L’OTAN et le nouvel ordre géopolitique, dimensions méditerranéennes et nord-africaines des dynamiques atlantiques, la dimension humaine de la crise migratoire… sont, entre autres, les thèmes débattus lors de cette deuxième journée du Forum Atlantic Dialogues, qui se tient à Marrakech jusqu’à ce samedi. Jean-François Daguzan, directeur adjoint de la Fondation pour la recherche stratégique, nous présente dans cette interview une analyse pertinente de ces thématiques.

Challenge : Comment voyez-vous cette initiative de tenter de renouer les relations transatlantiques à travers ce forum mondial Atlantic Dialogues ?

Jean-François Daguzan : Je crois que c’est une initiative extrêmement importante à partir d’un risque qui a été évoqué ce matin, notamment par l’ancien ministre des Affaires étrangères espagnol, Miguel Angel Moratinos, qui est finalement le risque de périphérisation de l’espace Atlantique et Méditerranéen. Ce qu’on a tendance à ne pas encore comprendre en Europe, en Méditerranée et de l’autre côté de l’Atlantique, notamment en Amérique latine, c’est que le centre stratégique du monde s’est déplacé vers le Pacifique.

Donc, c’est en quelque sorte les Etats Unis qui tourne la tête vers l’autre côté en adoptant une nouvelle politique extérieure impulsée par Donald Trump ?

Aujourd’hui, le gros problème pour les Américains et pas seulement c’est la relation avec l’Asie et en particulier la Chine. Et c’est autour de cette relation pacifique que se joue la nouvelle confrontation. La relation Atlantique c’est un peu la fin d’une histoire qui a commencé en 1917 avec l’arrivée des Américains pendant la 1èreguerre mondiale et qui s’achève. Alors, évidemment ce n’est pas brutal, mais c’est une évolution qui avait déjà été marquée par l’ex président américain Barack Obama, qui avait annoncé le shift vers le Pacific et que Donald Trump applique maintenant.

La région est-elle autant dépendante des États-Unis ?

Evidemment pas, mais il faut se ressaisir ; il faut qu’on soit particulièrement conscients, Européens, Méditerranéens et monde Atlantique, qu’on va devoir se débrouiller tout seul pour gérer un certain nombre de problèmes, qui sont de l’ordre du changement climatique, de la sécurité, de la lutte contre l’extrémisme avec des migrations africaines mais pas seulement, qui vont accélérer et une véritable difficulté à absorber tous ces chocs dans un moment où la fragmentation est la règle : l’Europe est en crise, la Méditerranée ne va pas bien, avec les conflits libyens, syriens, etc. l’Afrique et le Sahel sont bouleversés par le djihadisme… Donc, tout un ensemble de problèmes qui se conjuguent pour créer des situations de crise multiples et avec le risque d’un changement climatique brutal. Pour ces raisons il est nécessaire de repenser la relation euro-méditerrano-Atlantique qui soit capable de prendre en compte ses problèmes.

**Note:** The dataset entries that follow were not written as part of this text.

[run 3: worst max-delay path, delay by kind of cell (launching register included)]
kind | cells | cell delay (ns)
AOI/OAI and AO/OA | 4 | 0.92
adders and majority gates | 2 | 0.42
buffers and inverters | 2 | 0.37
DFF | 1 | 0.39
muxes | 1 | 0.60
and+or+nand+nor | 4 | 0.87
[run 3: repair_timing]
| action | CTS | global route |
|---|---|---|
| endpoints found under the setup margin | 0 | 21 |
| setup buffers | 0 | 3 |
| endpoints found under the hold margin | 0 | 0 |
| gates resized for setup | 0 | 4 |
File: config.mk
export PLATFORM = sky130hd
export DESIGN_NAME = uart_hex_sender
export DESIGN_NICKNAME = d
export VERILOG_FILES = /design/src/rtl/uart_pkg.sv /design/src/rtl/hex_nibble_ascii.sv /design/src/rtl/uart_hex_sender.sv
export SDC_FILE = /design/constraint.sdc
export NUM_CORES = 1
export LEC_CHECK = 0
export CORE_ASPECT_RATIO = 2
export CORE_MARGIN = 2
export CORE_UTILIZATION = 43
export DETAILED_ROUTE_END_ITERATION = 7
export GPL_TIMING_DRIVEN = 0
export PLACE_DENSITY = 0.7
export SETUP_SLACK_MARGIN = 0.2
export SLEW_MARGIN = 25
export SYNTH_ARGS = -nofsm -noshare
export SYNTH_HDL_FRONTEND = slang
export SYNTH_SLANG_ARGS = --single-unit
File: constraint.sdc
create_clock -name i_clk -period 2.39 [get_ports i_clk]
set_input_delay 0.239 -clock i_clk [delete_from_list [all_inputs] [get_ports i_clk]]
set_output_delay 0.239 -clock i_clk [all_outputs]
set_load 0.02 [all_outputs]
File: src/rtl/uart_pkg.sv
// Shared definitions for the hex line sender: FSM encoding and ASCII constants.
package uart_pkg;

   localparam logic [1:0] ST_IDLE  = 2'd0;
   localparam logic [1:0] ST_ISSUE = 2'd1;
   localparam logic [1:0] ST_ACK   = 2'd2;
   localparam logic [1:0] ST_DONE  = 2'd3;

   typedef enum logic [1:0] {
      IDLE  = ST_IDLE,
      ISSUE = ST_ISSUE,
      ACK   = ST_ACK,
      DONE  = ST_DONE
   } state_t;

   localparam logic [7:0] ASCII_0  = 8'h30;
   localparam logic [7:0] ASCII_A  = 8'h41;
   localparam logic [7:0] ASCII_CR = 8'h0D;
   localparam logic [7:0] ASCII_LF = 8'h0A;

endpackage

File: src/rtl/hex_nibble_ascii.sv
// Combinational nibble to uppercase ASCII hex digit.
module hex_nibble_ascii
   import uart_pkg::*;
(
   input  logic [3:0] nibble,
   output logic [7:0] ascii
);

   always_comb begin
      if (nibble < 4'd10) ascii = ASCII_0 + {4'h0, nibble};
      else                ascii = ASCII_A + {4'h0, nibble} - 8'd10;
   end

endmodule

File: src/rtl/uart_hex_sender.sv
// Sends the low NIBBLES hex digits of a latched word (MSB first, optional CR LF)
// to a byte UART, one load strobe per byte, pacing on the transmitter idle flag.
module uart_hex_sender
   import uart_pkg::*;
#(
   parameter int NIBBLES     = 8,
   parameter int APPEND_CRLF = 1
) (
   input  logic        i_clk,
   input  logic        i_rst_n,
   input  logic [31:0] i_value,
   input  logic        i_valid,
   output logic        o_busy,
   output logic        o_drop,
   output logic [7:0]  o_tx_data,
   output logic        o_tx_en,
   input  logic        i_txempty,
   output logic [1:0]  o_dbg_state
);

   localparam logic [3:0] NIB_CNT  = 4'(NIBBLES);
   localparam logic [3:0] LAST_IDX = 4'(NIBBLES - 1 + 2 * APPEND_CRLF);

   state_t      state_q, state_d;
   logic [3:0]  idx_q, idx_d;
   logic [31:0] word_q, word_d;
   logic [7:0]  data_q, data_d;
   logic        en_q, en_d;
   logic        drop_q, drop_d;

   logic [4:0]  shamt;
   logic [3:0]  nibble;
   logic [7:0]  hex_char;
   logic [7:0]  cur_char;

   // Shift amount is only meaningful while idx addresses a digit.
   always_comb begin
      shamt  = 5'((NIBBLES - 1 - int'(idx_q)) * 4);
      nibble = 4'(word_q >> shamt);
   end

   hex_nibble_ascii u_hex (
      .nibble (nibble),
      .ascii  (hex_char)
   );

   always_comb begin
      if (idx_q < NIB_CNT)       cur_char = hex_char;
      else if (idx_q == NIB_CNT) cur_char = ASCII_CR;
      else                       cur_char = ASCII_LF;
   end

   always_comb begin
      state_d = state_q;
      idx_d   = idx_q;
      word_d  = word_q;
      data_d  = data_q;
      en_d    = 1'b0;
      drop_d  = i_valid && (state_q != IDLE);
      case (state_q)
         IDLE: begin
            if (i_valid) begin
               word_d  = i_value;
               idx_d   = 4'd0;
               state_d = ISSUE;
            end
         end
         ISSUE: begin
            if (i_txempty) begin
               data_d  = cur_char;
               en_d    = 1'b1;
               state_d = ACK;
            end
         end
         // The idle flag is still high in the load cycle; wait for it to drop.
         ACK: begin
            if (!i_txempty) state_d = DONE;
         end
         DONE: begin
            if (i_txempty) begin
               if (idx_q == LAST_IDX) begin
                  state_d = IDLE;
               end else begin
                  idx_d   = idx_q + 4'd1;
                  state_d = ISSUE;
               end
            end
         end
         default: state_d = IDLE;
      endcase
   end

   always_ff @(posedge i_clk or negedge i_rst_n) begin
      if (!i_rst_n) begin
         state_q <= IDLE;
         idx_q   <= 4'd0;
         word_q  <= 32'd0;
         data_q  <= 8'h00;
         en_q    <= 1'b0;
         drop_q  <= 1'b0;
      end else begin
         state_q <= state_d;
         idx_q   <= idx_d;
         word_q  <= word_d;
         data_q  <= data_d;
         en_q    <= en_d;
         drop_q  <= drop_d;
      end
   end

   assign o_busy      = (state_q != IDLE);
   assign o_drop      = drop_q;
   assign o_tx_data   = data_q;
   assign o_tx_en     = en_q;
   assign o_dbg_state = state_q;

endmodule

Pour commencer, l’Europe gagnerait beaucoup à contribuer davantage au développement de l’Afrique, un important allié potentiel pour l’avenir ?

L’Europe fait déjà beaucoup. L’ambassadeur européen auprès des Nations-unis a rappelé que l’aide européenne au développement de l’Afrique était la deuxième au monde et ce n’est pas sûr que l’on puisse l’augmenter davantage. C’est peut-être par la mise en oeuvre de politique collective qu’on puisse faire bouger les choses.

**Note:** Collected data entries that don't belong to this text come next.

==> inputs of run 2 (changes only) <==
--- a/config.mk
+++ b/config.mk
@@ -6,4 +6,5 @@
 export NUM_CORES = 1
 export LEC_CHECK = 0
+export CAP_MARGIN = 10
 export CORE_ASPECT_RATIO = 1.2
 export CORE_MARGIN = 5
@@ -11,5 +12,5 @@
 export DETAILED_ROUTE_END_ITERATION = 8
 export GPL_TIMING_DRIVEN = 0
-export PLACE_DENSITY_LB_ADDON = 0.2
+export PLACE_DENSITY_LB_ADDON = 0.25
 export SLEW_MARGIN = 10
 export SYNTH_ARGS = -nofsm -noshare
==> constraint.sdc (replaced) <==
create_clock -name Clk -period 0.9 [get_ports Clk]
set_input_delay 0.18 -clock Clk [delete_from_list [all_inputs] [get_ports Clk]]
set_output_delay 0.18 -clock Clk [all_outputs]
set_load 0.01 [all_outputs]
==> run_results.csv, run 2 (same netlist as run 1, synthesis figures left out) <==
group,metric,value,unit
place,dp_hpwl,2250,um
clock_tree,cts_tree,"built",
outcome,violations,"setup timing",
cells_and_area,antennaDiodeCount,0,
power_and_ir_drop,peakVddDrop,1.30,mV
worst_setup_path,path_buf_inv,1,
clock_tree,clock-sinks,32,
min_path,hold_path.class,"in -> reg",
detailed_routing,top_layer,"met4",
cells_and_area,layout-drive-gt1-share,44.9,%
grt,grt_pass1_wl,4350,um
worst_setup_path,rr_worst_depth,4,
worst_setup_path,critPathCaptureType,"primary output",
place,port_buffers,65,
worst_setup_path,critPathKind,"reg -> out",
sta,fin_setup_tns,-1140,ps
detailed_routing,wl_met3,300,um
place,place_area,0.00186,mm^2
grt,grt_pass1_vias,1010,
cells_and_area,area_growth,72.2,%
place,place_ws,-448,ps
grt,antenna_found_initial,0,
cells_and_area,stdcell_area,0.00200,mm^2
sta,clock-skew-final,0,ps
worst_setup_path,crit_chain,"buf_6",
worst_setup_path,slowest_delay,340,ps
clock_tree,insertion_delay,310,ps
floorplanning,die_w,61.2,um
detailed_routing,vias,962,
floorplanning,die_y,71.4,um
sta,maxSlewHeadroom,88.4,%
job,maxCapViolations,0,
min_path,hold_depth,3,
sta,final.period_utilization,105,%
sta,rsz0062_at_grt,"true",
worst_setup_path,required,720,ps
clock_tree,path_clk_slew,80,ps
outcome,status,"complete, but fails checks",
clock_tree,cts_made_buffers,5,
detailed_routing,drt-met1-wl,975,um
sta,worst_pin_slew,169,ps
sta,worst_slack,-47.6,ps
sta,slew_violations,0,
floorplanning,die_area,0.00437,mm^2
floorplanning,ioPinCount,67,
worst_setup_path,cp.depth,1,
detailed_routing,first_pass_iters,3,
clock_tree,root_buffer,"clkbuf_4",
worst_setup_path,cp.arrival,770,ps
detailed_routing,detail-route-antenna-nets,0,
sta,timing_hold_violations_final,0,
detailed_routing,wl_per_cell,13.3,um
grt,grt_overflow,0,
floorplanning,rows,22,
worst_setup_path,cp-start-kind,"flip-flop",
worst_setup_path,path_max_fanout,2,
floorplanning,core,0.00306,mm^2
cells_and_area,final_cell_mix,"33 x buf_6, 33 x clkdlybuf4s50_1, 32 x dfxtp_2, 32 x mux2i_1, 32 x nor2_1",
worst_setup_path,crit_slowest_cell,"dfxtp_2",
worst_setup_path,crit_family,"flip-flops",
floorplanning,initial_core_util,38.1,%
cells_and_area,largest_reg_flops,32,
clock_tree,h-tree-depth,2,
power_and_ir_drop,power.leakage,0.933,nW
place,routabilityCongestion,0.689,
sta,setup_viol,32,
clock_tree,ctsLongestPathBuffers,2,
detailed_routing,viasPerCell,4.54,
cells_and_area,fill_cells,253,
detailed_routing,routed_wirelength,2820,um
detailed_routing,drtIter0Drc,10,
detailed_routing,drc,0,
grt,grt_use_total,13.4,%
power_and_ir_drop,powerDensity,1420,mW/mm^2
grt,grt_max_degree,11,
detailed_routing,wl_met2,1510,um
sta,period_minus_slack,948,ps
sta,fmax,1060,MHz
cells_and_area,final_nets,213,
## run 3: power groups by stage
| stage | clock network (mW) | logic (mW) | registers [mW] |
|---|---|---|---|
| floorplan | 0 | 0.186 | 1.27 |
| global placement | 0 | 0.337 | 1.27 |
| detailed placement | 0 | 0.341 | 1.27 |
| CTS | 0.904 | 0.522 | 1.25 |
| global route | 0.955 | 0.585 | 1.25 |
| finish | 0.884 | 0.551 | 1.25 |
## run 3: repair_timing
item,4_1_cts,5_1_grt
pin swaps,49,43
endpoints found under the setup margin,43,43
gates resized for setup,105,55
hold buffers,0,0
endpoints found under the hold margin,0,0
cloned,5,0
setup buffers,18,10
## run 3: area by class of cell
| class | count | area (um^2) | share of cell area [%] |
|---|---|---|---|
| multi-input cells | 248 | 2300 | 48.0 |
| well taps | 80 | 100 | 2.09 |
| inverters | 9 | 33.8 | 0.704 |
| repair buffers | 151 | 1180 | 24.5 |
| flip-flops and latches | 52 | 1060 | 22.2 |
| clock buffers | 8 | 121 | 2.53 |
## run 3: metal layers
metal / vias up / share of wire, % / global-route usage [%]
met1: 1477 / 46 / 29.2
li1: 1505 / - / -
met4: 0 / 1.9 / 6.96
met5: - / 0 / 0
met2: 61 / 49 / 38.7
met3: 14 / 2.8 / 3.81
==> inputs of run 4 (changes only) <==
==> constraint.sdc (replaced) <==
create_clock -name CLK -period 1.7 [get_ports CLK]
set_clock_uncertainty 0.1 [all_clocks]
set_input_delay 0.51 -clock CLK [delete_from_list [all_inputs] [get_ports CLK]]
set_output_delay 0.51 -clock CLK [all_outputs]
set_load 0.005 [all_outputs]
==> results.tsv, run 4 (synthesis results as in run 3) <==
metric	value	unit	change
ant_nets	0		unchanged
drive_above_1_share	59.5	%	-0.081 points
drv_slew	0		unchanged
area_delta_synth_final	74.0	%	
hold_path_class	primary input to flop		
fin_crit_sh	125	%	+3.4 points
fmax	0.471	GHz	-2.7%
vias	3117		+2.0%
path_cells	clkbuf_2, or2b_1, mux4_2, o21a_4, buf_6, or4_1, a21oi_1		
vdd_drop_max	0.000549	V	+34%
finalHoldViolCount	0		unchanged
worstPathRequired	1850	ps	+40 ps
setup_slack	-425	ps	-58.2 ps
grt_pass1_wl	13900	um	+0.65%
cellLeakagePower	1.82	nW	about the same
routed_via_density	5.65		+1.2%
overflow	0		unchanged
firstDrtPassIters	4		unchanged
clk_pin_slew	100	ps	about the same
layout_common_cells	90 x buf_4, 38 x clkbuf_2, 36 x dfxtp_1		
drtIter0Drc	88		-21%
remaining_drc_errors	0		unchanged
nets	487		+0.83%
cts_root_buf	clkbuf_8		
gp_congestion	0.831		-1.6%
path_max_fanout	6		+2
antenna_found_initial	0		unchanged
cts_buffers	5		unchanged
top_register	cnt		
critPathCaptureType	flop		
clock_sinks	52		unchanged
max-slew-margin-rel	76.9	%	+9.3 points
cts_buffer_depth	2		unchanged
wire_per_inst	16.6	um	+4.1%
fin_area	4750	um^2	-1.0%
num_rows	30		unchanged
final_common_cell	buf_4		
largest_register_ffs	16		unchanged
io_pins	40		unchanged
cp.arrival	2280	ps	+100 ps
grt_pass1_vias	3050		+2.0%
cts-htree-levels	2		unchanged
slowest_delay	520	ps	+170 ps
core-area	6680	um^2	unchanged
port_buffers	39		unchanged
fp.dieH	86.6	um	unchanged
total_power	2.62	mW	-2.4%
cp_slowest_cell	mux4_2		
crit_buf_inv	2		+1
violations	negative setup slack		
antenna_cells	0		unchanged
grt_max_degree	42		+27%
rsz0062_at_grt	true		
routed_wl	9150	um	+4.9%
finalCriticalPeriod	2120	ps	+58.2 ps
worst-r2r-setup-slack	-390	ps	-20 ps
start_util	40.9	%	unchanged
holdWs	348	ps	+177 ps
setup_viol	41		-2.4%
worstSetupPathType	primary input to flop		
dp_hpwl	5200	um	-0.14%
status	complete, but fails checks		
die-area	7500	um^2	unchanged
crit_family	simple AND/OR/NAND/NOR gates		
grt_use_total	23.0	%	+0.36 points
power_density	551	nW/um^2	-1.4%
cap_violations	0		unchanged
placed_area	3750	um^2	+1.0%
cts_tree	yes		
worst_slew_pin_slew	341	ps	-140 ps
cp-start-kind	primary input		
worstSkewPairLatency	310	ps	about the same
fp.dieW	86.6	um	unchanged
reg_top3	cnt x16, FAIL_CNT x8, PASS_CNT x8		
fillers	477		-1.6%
===== src/rtl/smc_serial_loader.sv =====
// Serial-to-parallel feeder for SMC: six (W, V_GS, V_DS) beats form one packet, out_n returns via valid/ready.
// Result valid 2 cycles after the last beat; in_ready stays low from EVAL until the result is consumed.
module smc_serial_loader #(
  parameter int NUM_FET = 6,
  parameter int DATA_W  = 3,
  parameter int OUT_W   = 8,
  parameter int GAP_MAX = 16
) (
  input  logic              clk,
  input  logic              rst,
  input  logic              in_valid,
  output logic              in_ready,
  input  logic [1:0]        in_mode,
  input  logic [DATA_W-1:0] in_w,
  input  logic [DATA_W-1:0] in_vgs,
  input  logic [DATA_W-1:0] in_vds,
  output logic [1:0]        mode,
  output logic [DATA_W-1:0] W_0,
  output logic [DATA_W-1:0] W_1,
  output logic [DATA_W-1:0] W_2,
  output logic [DATA_W-1:0] W_3,
  output logic [DATA_W-1:0] W_4,
  output logic [DATA_W-1:0] W_5,
  output logic [DATA_W-1:0] V_GS_0,
  output logic [DATA_W-1:0] V_GS_1,
  output logic [DATA_W-1:0] V_GS_2,
  output logic [DATA_W-1:0] V_GS_3,
  output logic [DATA_W-1:0] V_GS_4,
  output logic [DATA_W-1:0] V_GS_5,
  output logic [DATA_W-1:0] V_DS_0,
  output logic [DATA_W-1:0] V_DS_1,
  output logic [DATA_W-1:0] V_DS_2,
  output logic [DATA_W-1:0] V_DS_3,
  output logic [DATA_W-1:0] V_DS_4,
  output logic [DATA_W-1:0] V_DS_5,
  input  logic [OUT_W-1:0]  smc_out_n,
  output logic              out_valid,
  input  logic              out_ready,
  output logic [OUT_W-1:0]  out_n,
  output logic              pkt_drop
);

  localparam int         GAP_W = (GAP_MAX > 0) ? $clog2(GAP_MAX + 1) : 1;
  localparam logic [2:0] LAST  = 3'(NUM_FET - 1);

  typedef enum logic [1:0] {
    COLLECT,
    EVAL,
    HOLD
  } state_t;

  state_t            state_q, state_d;
  logic [2:0]        beat_cnt_q, beat_cnt_d;
  logic [GAP_W-1:0]  gap_cnt_q, gap_cnt_d;
  logic [2:0]        slot;
  logic              beat;
  logic              timeout;

  logic [DATA_W-1:0] w_q   [NUM_FET];
  logic [DATA_W-1:0] vgs_q [NUM_FET];
  logic [DATA_W-1:0] vds_q [NUM_FET];

  always_comb begin
    state_d    = state_q;
    beat_cnt_d = beat_cnt_q;
    gap_cnt_d  = gap_cnt_q;
    in_ready   = 1'b0;
    beat       = 1'b0;
    timeout    = 1'b0;
    slot       = beat_cnt_q;
    case (state_q)
      COLLECT: begin
        in_ready = 1'b1;
        beat     = in_valid;
        timeout  = (GAP_MAX > 0) && (gap_cnt_q == GAP_W'(GAP_MAX));
        // A beat landing on the timeout cycle restarts the packet at slot 0
        slot     = timeout ? 3'd0 : beat_cnt_q;
        if (beat) begin
          gap_cnt_d = '0;
          if (slot == LAST) begin
            beat_cnt_d = '0;
            state_d    = EVAL;
          end else begin
            beat_cnt_d = slot + 3'd1;
          end
        end else if (timeout) begin
          beat_cnt_d = '0;
          gap_cnt_d  = '0;
        end else if ((GAP_MAX > 0) && (beat_cnt_q != '0)) begin
          gap_cnt_d = gap_cnt_q + 1'b1;
        end
      end
      EVAL:    state_d = HOLD;
      HOLD:    if (out_ready) state_d = COLLECT;
      default: state_d = COLLECT;
    endcase
  end

  always_ff @(posedge clk or posedge rst) begin
    if (rst) begin
      state_q    <= COLLECT;
      beat_cnt_q <= '0;
      gap_cnt_q  <= '0;
    end else begin
      state_q    <= state_d;
      beat_cnt_q <= beat_cnt_d;
      gap_cnt_q  <= gap_cnt_d;
    end
  end

  always_ff @(posedge clk or posedge rst) begin
    if (rst) begin
      mode  <= '0;
      out_n <= '0;
      for (int i = 0; i < NUM_FET; i++) begin
        w_q[i]   <= '0;
        vgs_q[i] <= '0;
        vds_q[i] <= '0;
      end
    end else begin
      if (beat) begin
        w_q[slot]   <= in_w;
        vgs_q[slot] <= in_vgs;
        vds_q[slot] <= in_vds;
        if (slot == 3'd0) mode <= in_mode;
      end
      if (state_q == EVAL) out_n <= smc_out_n;
    end
  end

  assign out_valid = (state_q == HOLD);
  assign pkt_drop  = timeout;

  assign W_0    = w_q[0];
  assign W_1    = w_q[1];
  assign W_2    = w_q[2];
  assign W_3    = w_q[3];
  assign W_4    = w_q[4];
  assign W_5    = w_q[5];
  assign V_GS_0 = vgs_q[0];
  assign V_GS_1 = vgs_q[1];
  assign V_GS_2 = vgs_q[2];
  assign V_GS_3 = vgs_q[3];
  assign V_GS_4 = vgs_q[4];
  assign V_GS_5 = vgs_q[5];
  assign V_DS_0 = vds_q[0];
  assign V_DS_1 = vds_q[1];
  assign V_DS_2 = vds_q[2];
  assign V_DS_3 = vds_q[3];
  assign V_DS_4 = vds_q[4];
  assign V_DS_5 = vds_q[5];

endmodule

Et la France dans tout ça ?

La France se débat avec ses difficultés. Elle a apporté ces derniers 18 mois une véritable vision européenne, avec l’axe franco-allemand, la nécessité de mettre en place une véritable politique structurée européenne autour de pays comme moteur, pas seulement la France et l’Allemagne. Mais on voit que sur le plan européen elle se heurte à des résistances avec la montée du populisme en Pologne, Hongrie, l’Italie. Et au plan interne français, la crise des gilets jaunes révèle une crise structurelle de fond qui va rendre difficile l’action du président dans les mois qui vont venir.